Long-term consequences of human alpha-synuclein overexpression in the primate ventral midbrain

Overexpression of human a-synuclein (alpha-syn) using recombinant adeno-associated viral (rAAV) vectors provides a novel tool to study neurodegenerative processes seen in Parkinson's disease and other synucleinopathies. We used a pseudotyped rAAV2/5 vector to express human wild-type (wt) alpha-syn, A53T mutated alpha-syn, or the green fluorescent protein (GFP) in the primate ventral midbrain.
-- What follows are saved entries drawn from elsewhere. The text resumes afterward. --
**config.mk**
```make
export PLATFORM = sky130hd
export DESIGN_NAME = rc522_reg_sequencer
export DESIGN_NICKNAME = d
export VERILOG_FILES = /design/src/rtl/rc522_reg_sequencer.sv
export SDC_FILE = /design/constraint.sdc
export NUM_CORES = 1
export LEC_CHECK = 0
export BUFFER_PORTS_ARGS = -buffer_cell sky130_fd_sc_hd__buf_4
export CAP_MARGIN = 0
export CORE_ASPECT_RATIO = 0.75
export CORE_MARGIN = 2
export CORE_UTILIZATION = 40
export DETAILED_ROUTE_END_ITERATION = 10
export GPL_TIMING_DRIVEN = 0
export MAX_ROUTING_LAYER = met4
export REMOVE_ABC_BUFFERS = 1
export SYNTH_ARGS = -nofsm -noshare
export SYNTH_HDL_FRONTEND = slang
export SYNTH_SLANG_ARGS = --single-unit
```
**constraint.sdc**
```tcl
create_clock -name CLOCK_50 -period 6.2 [get_ports CLOCK_50]
set_input_delay 1.24 -clock CLOCK_50 [delete_from_list [all_inputs] [get_ports CLOCK_50]]
set_output_delay 1.24 -clock CLOCK_50 [all_outputs]
set_load 0.02 [all_outputs]
```
**src/rtl/rc522_reg_sequencer.sv**
```systemverilog
// Table-driven RC522 register sequencer over one 8-bit spi_master; per byte: load, 1-cycle strobe, busy wait, GAP_CYC gap.
// Stalls indefinitely on table/spi handshake except busy waits bounded by TIMEOUT_CYC; optional read-back verify via RC522_SEQ_VERIFY_EN.
module rc522_reg_sequencer #(
  parameter int NUM_OPS     = 16,
  parameter int IDX_W       = 4,
  parameter int GAP_CYC     = 1562500,
  parameter int TIMEOUT_CYC = 50000000
) (
  input  logic             CLOCK_50,
  input  logic             reset,
  input  logic             go,
  output logic [IDX_W-1:0] op_idx,
  input  logic [15:0]      op_entry,
  output logic             spi_start,
  input  logic             spi_busy,
  output logic [7:0]       spi_tx,
  input  logic [7:0]       spi_rx,
  output logic [7:0]       rd_data,
  output logic             rd_valid,
  output logic             busy,
  output logic             done,
  output logic             error,
  output logic [IDX_W-1:0] err_idx
);

  localparam logic [1:0] T_WRITE = 2'b00;
  localparam logic [1:0] T_READ  = 2'b01;
  localparam logic [1:0] T_END   = 2'b11;

  localparam logic [31:0]      GAP_LAST = 32'(GAP_CYC - 1);
  localparam logic [31:0]      TO_LAST  = 32'(TIMEOUT_CYC - 1);
  localparam logic [IDX_W-1:0] LAST_IDX = IDX_W'(NUM_OPS - 1);

  typedef enum logic [3:0] {
    S_IDLE, S_FETCH, S_LOAD, S_START, S_WAITHI, S_WAITLO,
    S_GAP, S_EVAL, S_NEXT, S_DONE, S_ERROR
  } state_t;

  typedef enum logic [2:0] {
    B_ADDR, B_DATA, B_WB_ADDR, B_WB_DATA, B_VF_ADDR, B_VF_DATA
  } byte_t;

  state_t      state;
  byte_t       phase;
  logic [31:0] cnt;
  logic        go_q;
  logic [1:0]  op_type;
  logic [5:0]  op_addr;
  logic [7:0]  op_data;
  logic [7:0]  rx_byte;
  logic [7:0]  wb_val;
`ifdef RC522_SEQ_VERIFY_EN
  logic [7:0]  vf_exp;
`endif

  logic go_rise;
  assign go_rise = go & ~go_q;

  always_ff @(posedge CLOCK_50 or negedge reset) begin
    if (!reset) begin
      state     <= S_IDLE;
      phase     <= B_ADDR;
      cnt       <= '0;
      go_q      <= 1'b0;
      op_idx    <= '0;
      spi_start <= 1'b1;
      spi_tx    <= '0;
      rd_data   <= '0;
      rd_valid  <= 1'b0;
      busy      <= 1'b0;
      done      <= 1'b0;
      error     <= 1'b0;
      err_idx   <= '0;
      op_type   <= '0;
      op_addr   <= '0;
      op_data   <= '0;
      rx_byte   <= '0;
      wb_val    <= '0;
`ifdef RC522_SEQ_VERIFY_EN
      vf_exp    <= '0;
`endif
    end else begin
      go_q     <= go;
      rd_valid <= 1'b0;
      case (state)
        S_IDLE, S_DONE, S_ERROR: begin
          if (go_rise) begin
            done   <= 1'b0;
            error  <= 1'b0;
            busy   <= 1'b1;
            op_idx <= '0;
            state  <= S_FETCH;
          end
        end
        S_FETCH: begin
          op_type <= op_entry[15:14];
          op_addr <= op_entry[13:8];
          op_data <= op_entry[7:0];
          if (op_entry[15:14] == T_END) begin
            busy  <= 1'b0;
            done  <= 1'b1;
            state <= S_DONE;
          end else begin
            phase <= B_ADDR;
            state <= S_LOAD;
          end
        end
        S_LOAD: begin
          case (phase)
            B_ADDR:    spi_tx <= {(op_type != T_WRITE), op_addr, 1'b0};
            B_DATA:    spi_tx <= (op_type == T_WRITE) ? op_data : 8'h00;
            B_WB_ADDR: spi_tx <= {1'b0, op_addr, 1'b0};
            B_WB_DATA: spi_tx <= wb_val;
            B_VF_ADDR: spi_tx <= {1'b1, op_addr, 1'b0};
            default:   spi_tx <= 8'h00;
          endcase
          spi_start <= 1'b0;
          state     <= S_START;
        end
        S_START: begin
          spi_start <= 1'b1;
          cnt       <= '0;
          state     <= S_WAITHI;
        end
        S_WAITHI: begin
          if (spi_busy) begin
            cnt   <= '0;
            state <= S_WAITLO;
          end else if (cnt >= TO_LAST) begin
            error   <= 1'b1;
            busy    <= 1'b0;
            err_idx <= op_idx;
            state   <= S_ERROR;
          end else begin
            cnt <= cnt + 32'd1;
          end
        end
        S_WAITLO: begin
          if (!spi_busy) begin
            rx_byte <= spi_rx;
            cnt     <= '0;
            state   <= S_GAP;
          end else if (cnt >= TO_LAST) begin
            error   <= 1'b1;
            busy    <= 1'b0;
            err_idx <= op_idx;
            state   <= S_ERROR;
          end else begin
            cnt <= cnt + 32'd1;
          end
        end
        S_GAP: begin
          if (cnt >= GAP_LAST) begin
            cnt <= '0;
            case (phase)
              B_ADDR:    begin phase <= B_DATA;    state <= S_LOAD; end
              B_DATA:    state <= S_EVAL;
              B_WB_ADDR: begin phase <= B_WB_DATA; state <= S_LOAD; end
`ifdef RC522_SEQ_VERIFY_EN
              B_WB_DATA: begin vf_exp <= wb_val; phase <= B_VF_ADDR; state <= S_LOAD; end
              B_VF_ADDR: begin phase <= B_VF_DATA; state <= S_LOAD; end
              B_VF_DATA: begin
                if (rx_byte != vf_exp) begin
                  error   <= 1'b1;
                  busy    <= 1'b0;
                  err_idx <= op_idx;
                  state   <= S_ERROR;
                end else begin
                  state <= S_NEXT;
                end
              end
`endif
              default:   state <= S_NEXT;
            endcase
          end else begin
            cnt <= cnt + 32'd1;
          end
        end
        S_EVAL: begin
          case (op_type)
            T_WRITE: begin
`ifdef RC522_SEQ_VERIFY_EN
              vf_exp <= op_data;
              phase  <= B_VF_ADDR;
              state  <= S_LOAD;
`else
              state  <= S_NEXT;
`endif
            end
            T_READ: begin
              rd_data  <= rx_byte;
              rd_valid <= 1'b1;
              state    <= S_NEXT;
            end
            default: begin
              // SETBITS: writeback only when some mask bit is still clear
              rd_data  <= rx_byte;
              rd_valid <= 1'b1;
              if ((rx_byte & op_data) != op_data) begin
                wb_val <= rx_byte | op_data;
                phase  <= B_WB_ADDR;
                state  <= S_LOAD;
              end else begin
                state <= S_NEXT;
              end
            end
          endcase
        end
        S_NEXT: begin
          if (op_idx == LAST_IDX) begin
            busy  <= 1'b0;
            done  <= 1'b1;
            state <= S_DONE;
          end else begin
            op_idx <= op_idx + IDX_W'(1);
            state  <= S_FETCH;
          end
        end
        default: state <= S_IDLE;
      endcase
    end
  end

endmodule

```
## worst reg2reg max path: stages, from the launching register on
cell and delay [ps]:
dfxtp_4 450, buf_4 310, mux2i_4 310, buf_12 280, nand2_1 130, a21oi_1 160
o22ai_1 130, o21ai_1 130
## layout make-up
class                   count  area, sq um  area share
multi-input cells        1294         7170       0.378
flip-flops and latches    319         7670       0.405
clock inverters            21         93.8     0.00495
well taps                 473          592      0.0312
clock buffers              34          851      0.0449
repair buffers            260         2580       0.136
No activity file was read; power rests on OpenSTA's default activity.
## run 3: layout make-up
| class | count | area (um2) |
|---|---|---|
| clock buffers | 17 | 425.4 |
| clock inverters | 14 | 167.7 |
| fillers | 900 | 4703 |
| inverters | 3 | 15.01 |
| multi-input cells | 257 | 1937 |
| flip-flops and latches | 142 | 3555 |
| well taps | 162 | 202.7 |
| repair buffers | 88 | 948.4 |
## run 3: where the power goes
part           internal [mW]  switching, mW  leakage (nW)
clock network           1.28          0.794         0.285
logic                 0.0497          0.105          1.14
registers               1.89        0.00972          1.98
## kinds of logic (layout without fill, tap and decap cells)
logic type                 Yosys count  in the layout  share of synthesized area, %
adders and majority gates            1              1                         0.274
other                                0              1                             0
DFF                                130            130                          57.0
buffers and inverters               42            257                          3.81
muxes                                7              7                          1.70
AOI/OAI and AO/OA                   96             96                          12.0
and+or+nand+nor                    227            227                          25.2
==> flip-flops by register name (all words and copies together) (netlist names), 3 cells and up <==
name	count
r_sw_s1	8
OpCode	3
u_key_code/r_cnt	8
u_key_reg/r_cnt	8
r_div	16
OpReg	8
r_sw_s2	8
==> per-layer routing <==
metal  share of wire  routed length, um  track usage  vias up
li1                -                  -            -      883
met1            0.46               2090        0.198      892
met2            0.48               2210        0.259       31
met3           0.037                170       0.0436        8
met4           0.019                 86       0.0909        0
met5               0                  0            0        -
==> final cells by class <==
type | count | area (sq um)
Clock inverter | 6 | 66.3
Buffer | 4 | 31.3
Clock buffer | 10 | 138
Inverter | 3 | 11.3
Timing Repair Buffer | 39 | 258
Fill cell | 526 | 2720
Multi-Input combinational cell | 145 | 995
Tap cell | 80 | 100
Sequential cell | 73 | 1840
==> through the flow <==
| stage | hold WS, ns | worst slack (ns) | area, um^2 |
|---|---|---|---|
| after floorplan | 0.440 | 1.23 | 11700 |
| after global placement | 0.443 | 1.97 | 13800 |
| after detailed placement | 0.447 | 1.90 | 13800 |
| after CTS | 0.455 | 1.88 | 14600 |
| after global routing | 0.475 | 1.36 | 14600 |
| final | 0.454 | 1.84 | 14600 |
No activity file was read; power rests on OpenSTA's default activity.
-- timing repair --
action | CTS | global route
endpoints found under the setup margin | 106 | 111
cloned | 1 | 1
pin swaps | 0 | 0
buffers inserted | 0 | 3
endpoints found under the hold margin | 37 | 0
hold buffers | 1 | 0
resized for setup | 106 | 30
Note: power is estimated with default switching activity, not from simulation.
==> src/rtl/pipe_checker_pkg.sv <==
// Shared constants, entry layout and helpers for the pipeline result checker.
package pipe_check_pkg;

  // Width of the free-running timestamp stored alongside each expectation.
  localparam int TS_W = 8;

  // FIFO entry layout is {exp[W-1:0], stamp[TS_W-1:0]}. W is a module
  // parameter, so the layout is described by widths, not a packed struct.
  function automatic int entry_w(input int w);
    return w + TS_W;
  endfunction

  // Increment v, holding at the all-ones value of a w-bit counter (w <= 32).
  function automatic logic [31:0] sat_inc(input logic [31:0] v, input int unsigned w);
    logic [31:0] max_v;
    max_v = (w >= 32) ? 32'hFFFF_FFFF : ((32'd1 << w) - 32'd1);
    return (v >= max_v) ? max_v : (v + 32'd1);
  endfunction

endpackage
Twenty-four adult common marmosets (Callithrix jacchus) were followed with regular behavioural tests for 1 year after transduction. alpha-Syn overexpression affected motor behaviour such that all animals remained asymptomatic for at least 9 weeks, then motor bias comprising head position bias and full body rotations were seen in wt-alpha-syn expressing animals between 15 and 27 weeks; in the later phase, the animals overexpressing the A53T alpha-syn, in particular, showed a gradual worsening of motor performance, with increased motor coordination errors. Histological analysis from animals overexpressing either the wt or A53T alpha-syn showed prominent degeneration of dopaminergic fibres in the striatum. In the ventral midbrain, however, the dopaminergic neurodegeneration was more prominent in the A53T group than in the WT group suggesting differential toxicity of these two proteins in the primate brain. The surviving cell bodies and their processes in the substantia nigra were stained by antibodies to the pathological form of alpha-syn that is phosphorylated at Ser position 129. Moreover, we found, for the first time, ubiquitin containing aggregates after overexpression of alpha-syn in the primate midbrain. There was also a variable loss of oligodendroglial cells in the cerebral peduncle. These histological and behavioural data suggest that this model provides unique opportunities to study progressive neurodegeneration in the dopaminergic system and deposition of alpha-syn and ubiquitin similar to that seen in Parkinson's disease, and to test novel therapeutic targets for neuroprotective strategies.